*** Data records ***
==> src/rtl/i2cm_pkg.sv <==
// Shared types and constants for the I2C master byte engine.
// No dependencies; the top, i2cm_cfg and i2cm_core import this package.
package i2cm_pkg;

	localparam logic [7:0] DELAY_TICKS_RST = 8'd10;
	localparam logic [7:0] ACK_TIMEOUT_RST = 8'd50;

	localparam int unsigned PADDR_W = 3;

	localparam logic REG_DELAY_TICKS = 1'b0;
	localparam logic REG_ACK_TIMEOUT = 1'b1;

	localparam logic [2:0] FUNC_NONE      = 3'd0;
	localparam logic [2:0] FUNC_START     = 3'd1;
	localparam logic [2:0] FUNC_STOP      = 3'd2;
	localparam logic [2:0] FUNC_WRITE     = 3'd3;
	localparam logic [2:0] FUNC_READ_ACK  = 3'd4;
	localparam logic [2:0] FUNC_READ_NACK = 3'd5;

	typedef enum logic [18:0] {
		PH_IDLE   = 19'h00001,
		PH_S_A    = 19'h00002,
		PH_S_B    = 19'h00004,
		PH_S_C    = 19'h00008,
		PH_P_A    = 19'h00010,
		PH_P_B    = 19'h00020,
		PH_P_C    = 19'h00040,
		PH_P_D    = 19'h00080,
		PH_W_BIT  = 19'h00100,
		PH_W_HI   = 19'h00200,
		PH_W_LO   = 19'h00400,
		PH_A_REL  = 19'h00800,
		PH_A_HI   = 19'h01000,
		PH_A_POLL = 19'h02000,
		PH_R_LO   = 19'h04000,
		PH_R_HI   = 19'h08000,
		PH_K_DATA = 19'h10000,
		PH_K_HI   = 19'h20000,
		PH_K_END  = 19'h40000
	} phase_t;

	typedef struct packed {
		logic [7:0] delay_ticks;
		logic [7:0] ack_timeout;
	} cfg_t;

	typedef struct packed {
		logic [2:0] func;
		logic [7:0] tx_byte;
		logic       sda_in;
	} item_t;

	typedef struct packed {
		logic       scl_out;
		logic       sda_out;
		logic       sda_drive;
		logic       busy_res;
		logic       done_res;
		logic       ok;
		logic [7:0] rx_byte;
	} res_t;

endpackage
*** End of Data records ***
#### [Exercise objective]
All of the data is to be written out again, word for word.

#### [Reply to the exercise]
==> src/rtl/i2cm_pkg.sv <==
// Shared types and constants for the I2C master byte engine.
// No dependencies; the top, i2cm_cfg and i2cm_core import this package.
package i2cm_pkg;

	localparam logic [7:0] DELAY_TICKS_RST = 8'd10;
	localparam logic [7:0] ACK_TIMEOUT_RST = 8'd50;

	localparam int unsigned PADDR_W = 3;

	localparam logic REG_DELAY_TICKS = 1'b0;
	localparam logic REG_ACK_TIMEOUT = 1'b1;

	localparam logic [2:0] FUNC_NONE      = 3'd0;
	localparam logic [2:0] FUNC_START     = 3'd1;
	localparam logic [2:0] FUNC_STOP      = 3'd2;
	localparam logic [2:0] FUNC_WRITE     = 3'd3;
	localparam logic [2:0] FUNC_READ_ACK  = 3'd4;
	localparam logic [2:0] FUNC_READ_NACK = 3'd5;

	typedef enum logic [18:0] {
		PH_IDLE   = 19'h00001,
		PH_S_A    = 19'h00002,
		PH_S_B    = 19'h00004,
		PH_S_C    = 19'h00008,
		PH_P_A    = 19'h00010,
		PH_P_B    = 19'h00020,
		PH_P_C    = 19'h00040,
		PH_P_D    = 19'h00080,
		PH_W_BIT  = 19'h00100,
		PH_W_HI   = 19'h00200,
		PH_W_LO   = 19'h00400,
		PH_A_REL  = 19'h00800,
		PH_A_HI   = 19'h01000,
		PH_A_POLL = 19'h02000,
		PH_R_LO   = 19'h04000,
		PH_R_HI   = 19'h08000,
		PH_K_DATA = 19'h10000,
		PH_K_HI   = 19'h20000,
		PH_K_END  = 19'h40000
	} phase_t;

	typedef struct packed {
		logic [7:0] delay_ticks;
		logic [7:0] ack_timeout;
	} cfg_t;

	typedef struct packed {
		logic [2:0] func;
		logic [7:0] tx_byte;
		logic       sda_in;
	} item_t;

	typedef struct packed {
		logic       scl_out;
		logic       sda_out;
		logic       sda_drive;
		logic       busy_res;
		logic       done_res;
		logic       ok;
		logic [7:0] rx_byte;
	} res_t;

endpackage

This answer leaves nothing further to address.